Transfixed!

 

 

Michele Trudeau

Nov/1998

I was briefly hospitalized in Nelson B.C. during the fall of 1998 for minor surgery at the time when Michele Trudeau disappeared in an avalanche. A federal RCMP security team was brought in to the hospital where I was staying and my ward, two doors down from the intensive care unit was quarantined under a security perimeter. I was told that security checks were being done on all staff allowed in that area and that all calls were being monitored in preparation for his arrival. It was at this time that a friend called for me at the hospital and a cordless phone was brought in for me to speak with him. He then goes on to tell me a story about a person I had been asking about, Shannon Murrin's bank robbery partner. He tells me that he feels it's OK to tell me now that this person was just found dead of an apparent overdose. He goes on to say, but you think  Murrin's guilty because you saw him crossing the street and going into the park carrying a suitcase that night. I couldn't very well tell him that our conversation was being monitored by the RCMP when I wasn't supposed to know. I tried to act as if this was just a minor event that happened and told him I had to go because a nurse was waiting to change a bandage.

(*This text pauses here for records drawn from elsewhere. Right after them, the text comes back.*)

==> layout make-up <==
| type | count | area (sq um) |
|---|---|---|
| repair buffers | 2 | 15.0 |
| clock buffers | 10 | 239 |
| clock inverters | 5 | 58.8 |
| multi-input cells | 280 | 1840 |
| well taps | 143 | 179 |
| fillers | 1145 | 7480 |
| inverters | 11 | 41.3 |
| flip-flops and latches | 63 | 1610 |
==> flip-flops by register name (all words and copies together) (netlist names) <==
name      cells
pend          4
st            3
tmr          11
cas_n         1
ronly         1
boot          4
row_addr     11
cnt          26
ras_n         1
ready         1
**config.mk**
```make
export PLATFORM = sky130hd
export DESIGN_NAME = alu8_core
export DESIGN_NICKNAME = d
export VERILOG_FILES = /design/src/rtl/alu8_pkg.sv /design/src/rtl/alu8_addsub.sv /design/src/rtl/alu8_logic.sv /design/src/rtl/alu8_daa.sv /design/src/rtl/alu8_wide.sv /design/src/rtl/alu8_core.sv
export SDC_FILE = /design/constraint.sdc
export NUM_CORES = 1
export LEC_CHECK = 0
export BUFFER_PORTS_ARGS = -buffer_cell sky130_fd_sc_hd__buf_2
export CAP_MARGIN = 15
export CORE_MARGIN = 3
export CORE_UTILIZATION = 45
export DETAILED_ROUTE_END_ITERATION = 10
export PLACE_DENSITY = 0.79
export SLEW_MARGIN = 10
export SYNTH_ARGS = -nofsm -noshare
export SYNTH_HDL_FRONTEND = slang
export SYNTH_SLANG_ARGS = --single-unit
export TNS_END_PERCENT = 30
```
**constraint.sdc**
```tcl
create_clock -name vclk -period 13.05
set_input_delay 1.9575 -clock vclk [all_inputs]
set_output_delay 1.9575 -clock vclk [all_outputs]
set_load 0.02 [all_outputs]
```
**src/rtl/alu8_pkg.sv**
```systemverilog
package alu8_pkg;

    localparam int DATA_W = 8;
    localparam int WIDE_W = 16;
    localparam int NIB_W  = DATA_W / 2;
    localparam int OP_W   = 5;
    localparam int FLAG_W = 4;
    localparam int BCD_LIM = 9;

    typedef enum logic [OP_W-1:0] {
        OP_ADD   = 5'd0,
        OP_ADC   = 5'd1,
        OP_SUB   = 5'd2,
        OP_SBC   = 5'd3,
        OP_CMP   = 5'd4,
        OP_AND   = 5'd5,
        OP_OR    = 5'd6,
        OP_XOR   = 5'd7,
        OP_INC   = 5'd8,
        OP_DEC   = 5'd9,
        OP_CPL   = 5'd10,
        OP_SCF   = 5'd11,
        OP_CCF   = 5'd12,
        OP_DAA   = 5'd13,
        OP_PADD  = 5'd14,
        OP_SPOFF = 5'd15,
        OP_PINC  = 5'd16,
        OP_PDEC  = 5'd17
    } op_e;

    typedef struct packed {
        logic z;
        logic n;
        logic h;
        logic c;
    } flags_t;

    typedef struct packed {
        logic [DATA_W-1:0] res;
        logic              res_we;
        logic [WIDE_W-1:0] wide;
        logic              wide_we;
        flags_t            fl;
    } alu_out_t;

endpackage

```
**src/rtl/alu8_addsub.sv**
```systemverilog
module alu8_addsub
    import alu8_pkg::*;
(
    input  logic [DATA_W-1:0] a_i,
    input  logic [DATA_W-1:0] b_i,
    input  logic              cin_i,
    input  logic              sub_i,
    output logic [DATA_W-1:0] sum_o,
    output logic              half_o,
    output logic              full_o
);

    logic [DATA_W:0] ext_a, ext_b, ext_c, full_d;
    logic [NIB_W:0]  lo_a, lo_b, lo_c, half_d;

    always_comb begin
        ext_a = {1'b0, a_i};
        ext_b = {1'b0, b_i};
        ext_c = {{DATA_W{1'b0}}, cin_i};
        lo_a  = {1'b0, a_i[NIB_W-1:0]};
        lo_b  = {1'b0, b_i[NIB_W-1:0]};
        lo_c  = {{NIB_W{1'b0}}, cin_i};
        if (sub_i) begin
            full_d = ext_a - ext_b - ext_c;
            half_d = lo_a - lo_b - lo_c;
        end else begin
            full_d = ext_a + ext_b + ext_c;
            half_d = lo_a + lo_b + lo_c;
        end
    end

    assign sum_o  = full_d[DATA_W-1:0];
    assign full_o = full_d[DATA_W];
    assign half_o = half_d[NIB_W];


    always_comb begin
        if (sub_i && !cin_i) begin
            sub_borrow_chk: assert (full_o == (b_i > a_i));
        end
    end

endmodule

```
**src/rtl/alu8_logic.sv**
```systemverilog
module alu8_logic
    import alu8_pkg::*;
(
    input  op_e               op_i,
    input  logic [DATA_W-1:0] a_i,
    input  logic [DATA_W-1:0] b_i,
    output logic [DATA_W-1:0] res_o,
    output logic              half_o
);

    logic [DATA_W-1:0] res_d;

    always_comb begin
        unique case (op_i)
            OP_AND:  res_d = a_i & b_i;
            OP_OR:   res_d = a_i | b_i;
            OP_XOR:  res_d = a_i ^ b_i;
            OP_CPL:  res_d = ~a_i;
            default: res_d = a_i;
        endcase
    end

    assign res_o  = res_d;
    assign half_o = (op_i == OP_AND);

endmodule

```
**src/rtl/alu8_daa.sv**
```systemverilog
module alu8_daa
    import alu8_pkg::*;
(
    input  logic [DATA_W-1:0] a_i,
    input  flags_t            fl_i,
    output logic [DATA_W-1:0] res_o,
    output logic              c_o
);

    localparam logic [DATA_W-1:0] LO_FIX  = DATA_W'(6);
    localparam logic [DATA_W-1:0] HI_FIX  = DATA_W'(6) << NIB_W;
    localparam logic [DATA_W-1:0] TOP_LIM = DATA_W'((BCD_LIM << NIB_W) | BCD_LIM);

    logic [DATA_W-1:0] adj_d, res_d;
    logic              c_d;

    always_comb begin
        adj_d = '0;
        c_d   = fl_i.c;
        if (!fl_i.n) begin
            if (fl_i.h || (a_i[NIB_W-1:0] > NIB_W'(BCD_LIM))) adj_d = adj_d | LO_FIX;
            if (fl_i.c || (a_i > TOP_LIM)) begin
                adj_d = adj_d | HI_FIX;
                c_d   = 1'b1;
            end
            res_d = a_i + adj_d;
        end else begin
            if (fl_i.h) adj_d = adj_d | LO_FIX;
            if (fl_i.c) adj_d = adj_d | HI_FIX;
            res_d = a_i - adj_d;
        end
    end

    assign res_o = res_d;
    assign c_o   = c_d;


    always_comb begin
        if (fl_i.n) begin
            daa_sub_carry_keep_chk: assert (c_o == fl_i.c);
        end
    end

endmodule

```
**src/rtl/alu8_wide.sv**
```systemverilog
module alu8_wide
    import alu8_pkg::*;
(
    input  op_e               op_i,
    input  logic [WIDE_W-1:0] pa_i,
    input  logic [WIDE_W-1:0] pb_i,
    input  logic [DATA_W-1:0] off_i,
    output logic [WIDE_W-1:0] res_o,
    output logic              half_o,
    output logic              full_o
);

    localparam int HB_W = WIDE_W - NIB_W;

    logic [WIDE_W:0]   pair_sum;
    logic [HB_W:0]     pair_half;
    logic [WIDE_W-1:0] off_ext;
    logic [DATA_W:0]   low_sum;
    logic [NIB_W:0]    low_half;
    logic [WIDE_W-1:0] res_d;
    logic              half_d, full_d;

    always_comb begin
        pair_sum  = {1'b0, pa_i} + {1'b0, pb_i};
        pair_half = {1'b0, pa_i[HB_W-1:0]} + {1'b0, pb_i[HB_W-1:0]};
        off_ext   = {{(WIDE_W-DATA_W){off_i[DATA_W-1]}}, off_i};
        low_sum   = {1'b0, pa_i[DATA_W-1:0]} + {1'b0, off_i};
        low_half  = {1'b0, pa_i[NIB_W-1:0]} + {1'b0, off_i[NIB_W-1:0]};
        res_d  = pa_i;
        half_d = 1'b0;
        full_d = 1'b0;
        unique case (op_i)
            OP_PADD: begin
                res_d  = pair_sum[WIDE_W-1:0];
                half_d = pair_half[HB_W];
                full_d = pair_sum[WIDE_W];
            end
            OP_SPOFF: begin
                res_d  = pa_i + off_ext;
                half_d = low_half[NIB_W];
                full_d = low_sum[DATA_W];
            end
            OP_PINC: res_d = pa_i + WIDE_W'(1);
            OP_PDEC: res_d = pa_i - WIDE_W'(1);
            default: res_d = pa_i;
        endcase
    end

    assign res_o  = res_d;
    assign half_o = half_d;
    assign full_o = full_d;


    always_comb begin
        if (op_i == OP_PINC) begin
            pair_inc_step_chk: assert (WIDE_W'(res_o - pa_i) == WIDE_W'(1));
        end
    end

endmodule

```
**src/rtl/alu8_core.sv**
```systemverilog
module alu8_core
    import alu8_pkg::*;
(
    input  logic [OP_W-1:0]   op_i,
    input  logic [DATA_W-1:0] acc_i,
    input  logic [DATA_W-1:0] opd_i,
    input  logic [FLAG_W-1:0] flags_i,
    input  logic [WIDE_W-1:0] pair_a_i,
    input  logic [WIDE_W-1:0] pair_b_i,
    output logic [DATA_W-1:0] result_o,
    output logic              res_we_o,
    output logic [WIDE_W-1:0] wide_o,
    output logic              wide_we_o,
    output logic [DATA_W-1:0] flags_o
);

    op_e    op;
    flags_t fin;

    assign op  = op_e'(op_i);
    assign fin = flags_t'(flags_i);

    logic              as_sub, as_cin;
    logic [DATA_W-1:0] as_b, as_sum;
    logic              as_half, as_full;
    logic [DATA_W-1:0] lg_res;
    logic              lg_half;
    logic [DATA_W-1:0] da_res;
    logic              da_c;
    logic [WIDE_W-1:0] wd_res;
    logic              wd_half, wd_full;

    always_comb begin
        as_sub = (op == OP_SUB) || (op == OP_SBC) || (op == OP_CMP) || (op == OP_DEC);
        as_cin = ((op == OP_ADC) || (op == OP_SBC)) && fin.c;
        as_b   = ((op == OP_INC) || (op == OP_DEC)) ? DATA_W'(1) : opd_i;
    end

    alu8_addsub u_addsub (
        .a_i    (acc_i),
        .b_i    (as_b),
        .cin_i  (as_cin),
        .sub_i  (as_sub),
        .sum_o  (as_sum),
        .half_o (as_half),
        .full_o (as_full)
    );

    alu8_logic u_logic (
        .op_i   (op),
        .a_i    (acc_i),
        .b_i    (opd_i),
        .res_o  (lg_res),
        .half_o (lg_half)
    );

    alu8_daa u_daa (
        .a_i   (acc_i),
        .fl_i  (fin),
        .res_o (da_res),
        .c_o   (da_c)
    );

    alu8_wide u_wide (
        .op_i   (op),
        .pa_i   (pair_a_i),
        .pb_i   (pair_b_i),
        .off_i  (opd_i),
        .res_o  (wd_res),
        .half_o (wd_half),
        .full_o (wd_full)
    );

    alu_out_t out_d;

    always_comb begin
        out_d.res     = acc_i;
        out_d.res_we  = 1'b0;
        out_d.wide    = pair_a_i;
        out_d.wide_we = 1'b0;
        out_d.fl      = fin;
        unique case (op)
            OP_ADD, OP_ADC: begin
                out_d.res    = as_sum;
                out_d.res_we = 1'b1;
                out_d.fl     = '{z: (as_sum == '0), n: 1'b0, h: as_half, c: as_full};
            end
            OP_SUB, OP_SBC: begin
                out_d.res    = as_sum;
                out_d.res_we = 1'b1;
                out_d.fl     = '{z: (as_sum == '0), n: 1'b1, h: as_half, c: as_full};
            end
            OP_CMP: begin
                out_d.fl = '{z: (as_sum == '0), n: 1'b1, h: as_half, c: as_full};
            end
            OP_AND, OP_OR, OP_XOR: begin
                out_d.res    = lg_res;
                out_d.res_we = 1'b1;
                out_d.fl     = '{z: (lg_res == '0), n: 1'b0, h: lg_half, c: 1'b0};
            end
            OP_INC, OP_DEC: begin
                out_d.res    = as_sum;
                out_d.res_we = 1'b1;
                out_d.fl     = '{z: (as_sum == '0), n: (op == OP_DEC), h: as_half, c: fin.c};
            end
            OP_CPL: begin
                out_d.res    = lg_res;
                out_d.res_we = 1'b1;
                out_d.fl     = '{z: fin.z, n: 1'b1, h: 1'b1, c: fin.c};
            end
            OP_SCF: out_d.fl = '{z: fin.z, n: 1'b0, h: 1'b0, c: 1'b1};
            OP_CCF: out_d.fl = '{z: fin.z, n: 1'b0, h: 1'b0, c: ~fin.c};
            OP_DAA: begin
                out_d.res    = da_res;
                out_d.res_we = 1'b1;
                out_d.fl     = '{z: (da_res == '0), n: fin.n, h: 1'b0, c: da_c};
            end
            OP_PADD: begin
                out_d.wide    = wd_res;
                out_d.wide_we = 1'b1;
                out_d.fl      = '{z: fin.z, n: 1'b0, h: wd_half, c: wd_full};
            end
            OP_SPOFF: begin
                out_d.wide    = wd_res;
                out_d.wide_we = 1'b1;
                out_d.fl      = '{z: 1'b0, n: 1'b0, h: wd_half, c: wd_full};
            end
            OP_PINC, OP_PDEC: begin
                out_d.wide    = wd_res;
                out_d.wide_we = 1'b1;
            end
            default: ;
        endcase
    end

    assign result_o  = out_d.res;
    assign res_we_o  = out_d.res_we;
    assign wide_o    = out_d.wide;
    assign wide_we_o = out_d.wide_we;
    assign flags_o   = {out_d.fl, {(DATA_W-FLAG_W){1'b0}}};

    always_comb begin

        one_writer_chk: assert (!(res_we_o && wide_we_o));

        if (op == OP_CMP) begin
            cmp_no_write_chk: assert (!res_we_o && (result_o == acc_i)
                                      && (flags_o[7] == (acc_i == opd_i))
                                      && (flags_o[4] == (opd_i > acc_i)));
        end

        if ((op == OP_INC) || (op == OP_DEC)) begin
            incdec_carry_keep_chk: assert (flags_o[4] == flags_i[0]);
        end

        if ((op == OP_AND) || (op == OP_OR) || (op == OP_XOR)) begin
            logic_carry_clear_chk: assert (!flags_o[4] && !flags_o[6]);
        end

        if (op == OP_PADD) begin
            pair_add_z_keep_chk: assert (flags_o[7] == flags_i[3]);
        end

        if (op == OP_SPOFF) begin
            spoff_zn_clear_chk: assert (!flags_o[7] && !flags_o[6]);
        end

        if ((op == OP_PINC) || (op == OP_PDEC)) begin
            pair_step_flags_chk: assert (flags_o[7:4] == flags_i);
        end
    end

endmodule

```
==> summary.txt <==
Layout
  • Layout cells sized above 1: 15.8%
  • FF+latch area: 0 um2
  • Layout area overhead: 11.4%
  • Number of clock-tree buffers in the layout: 0
  • Antenna diodes: 0
  • Sequential cell count: 0
  • Final nets: 827

Power
  • Int Power: 0.0000937 W
  • Net load switching power: 0.000138 W
  • Comb pwr share: 100.0%
  • Sequential share of power: 0%
  • Switching Fraction: 59.6%
  • Clk pwr share: 0%
  • Total power: 0.000232 W
  • Worst VDD drop: 0.0000202 V
  • Leak pwr: 2.26 nW
  • Power Dens Cells: 48.8 nW/um2

Synth
  • Most common cell in the netlist: ha_1
  • Synth cell types: 68
  • Yosys top cell area share: 25.2%
  • Sequential element share of the synthesized area: 0%
  • Post-synth top cells: ha_1, a21oi_1, inv_1, nor2_1, nand2_1
  • Avg Cell Area, Syn: 7.01 um2
  • Post-synthesis cell area: 4260 um2
  • Cell taking the most area after synthesis: ha_1
  • Synth Instances: 608
  • Area contributors post-synth: ha_1, xnor2_1, a21oi_1
  • Syn. warnings: 0

Run
  • MaxCap Viol Count: 0

Route
  • Final WL: 13.4 mm
  • DRC errors left: 0
  • Vias per cell: 5.96
  • WL per Instance: 16.8 um
  • Vias: 4781
  • Drt pass-1 iters: 5
  • Antenna-violating nets left: 0
  • DR iter-0 viols: 296

Placed design
  • RePlAce Congestion: 0.994
  • Post-DP HPWL: 11.3 mm
  • Input/output buffers: 87

Critical path
  • Critical Path AT: 6380 ps
  • CP Data Required Time: 11090 ps
  • Worst Path Max Fanout: 15
  • Critical path type: primary input to primary output
  • Worst Setup Start Kind: primary input
  • CP startpoint: op_i[4]
  • Critical Path End Type: primary output

Global route
  • First-pass GRT wire length: 21.2 mm
  • Remaining global-route overflow: 0
  • Largest net degree at the start of global routing: 22
  • Vias in the first global route: 4415
  • Initial antenna violation count: 0
  • All-Layer GR Usage: 24.1%

Status
  • Status: finished clean

STA
  • Slew @ Worst Pin: 1060 ps
  • TNS Setup: 0 ps
  • Minimum clock period: 8340 ps
  • Final setup violation count: 0
  • RSZ-0062 raised after global routing: false
  • Final hold slack: 4320 ps
  • Fmax: 0.120 GHz
  • Max-slew headroom: 29.4%
  • Period Utilization, post-route: 63.9%
  • Final slew viol count: 0
  • Hold Vio Cnt, Final: 0

Floorplanning
  • Cell row count: 34
  • Die width: 103 um
  • I/O pin total: 91
  • Die H: 103 um
  • Die area: 10700 um2
  • Initial Utilization: 47.5%
  • Core Area: 8980 um2

Worst hold path
  • Hold_sp: pair_a_i[12]
  • Min-delay worst type: primary input to primary output

Clocking
  • Setup bufs post-CTS: 0
  • Post_cts resized: 0
  • Post-CTS Hold Buffers: 0
per-layer routing:
metal  routed length, um  global-route usage, %
met3                 956                   1.81
met1                6240                   35.3
met5                   0                      0
met2                6120                   39.8
met4                 129                   2.59
cell families after synthesis:
family / share of synthesized area (%)
muxes: 0.998
buffers and inverters: 7.95
xor gates and xnor gates: 9.45
AOI/OAI and AO/OA: 34.7
other: 0.0880
adders and majority gates: 28.1
and+or+nand+nor: 18.7
stage by stage:
step | instance area (um2) | setup WS (ps) | std cells | utilization (%)
2_1_floorplan | 4270 | 5470 | 611 | -
5_1_grt | 4750 | 4340 | 802 | 52.9
3_3_place_gp | 4750 | 5000 | 802 | 52.9
4_1_cts | 4750 | 4820 | 802 | 52.9
6_report | 4750 | 4710 | 802 | 52.9
3_5_place_dp | 4750 | 4840 | 802 | 52.9
power groups by stage:
stage	Clock [W]	Sequential (W)	Combinational, W
after floorplan	0	0	0.000170
after global placement	0	0	0.000223
after detailed placement	0	0	0.000228
after CTS	0	0	0.000229
after global routing	0	0	0.000256
final	0	0	0.000232
worst max-delay path: stages:
cell and delay, ps:
buf_2 250, inv_1 210, or4_1 670, nor2_1 690, a21oi_1 180, fa_1 490, a21o_1 190, a21o_1 200
a21oi_1 200, o21ai_1 170, a211oi_2 390, nor2_1 90, o311a_1 350, o21ai_1 140, buf_2 190
cell type report:
type                            count  area [um2]
Multi-Input combinational cell    532        3940
Fill cell                         908        4230
Tap cell                          126         158
Inverter                           55         206
Timing Repair Buffer               89         450
cells in the final DEF (no fill, tap or decap), types with 12 or more instances in the layout:
| cell type | n |
|---|---|
| o21ai_0 | 36 |
| ha_1 | 86 |
| a21o_1 | 16 |
| o21bai_1 | 13 |
| a22oi_1 | 12 |
| a21oi_1 | 64 |
| nor3_1 | 12 |
| xnor2_1 | 37 |
| nor2_1 | 46 |
| nand2_1 | 38 |
| inv_1 | 54 |
| nand2b_1 | 12 |
| buf_2 | 87 |
| nand3_1 | 19 |
worst paths after layout:
| kind | end | slack, ps | cells after the start |
|---|---|---|---|
| worst max-delay path | wide_o[14] | 4710 | 15 |
| worst min-delay path | wide_o[12] | 4320 | 3 |
Note: power is estimated with default switching activity, not from simulation.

I noticed Plain clothes RCMP looking at me as they passed by in the hallway and I became concerned enough to ask a staff member to switch my bed to the other side of the room where another bed had just been vacated. The staff member obliged and I was moved that evening. A new person was brought in over night and was put in my old spot. I saw someone come in late that night and go up to him. He left and the man died overnight. After being discovered, the body was left there across from me for several hours before being removed. This was a hospital, the man was old and  ill, and this would not have appeared too unusual or suspicious at any other time.  But on that night I lay awake with a fear of foreboding as I looked over at the corpse laying on my old bed with my name tag still hanging on the wall above his head. I now knew that the RCMP had found out that I was the driver of the vehicle that they had been searching for.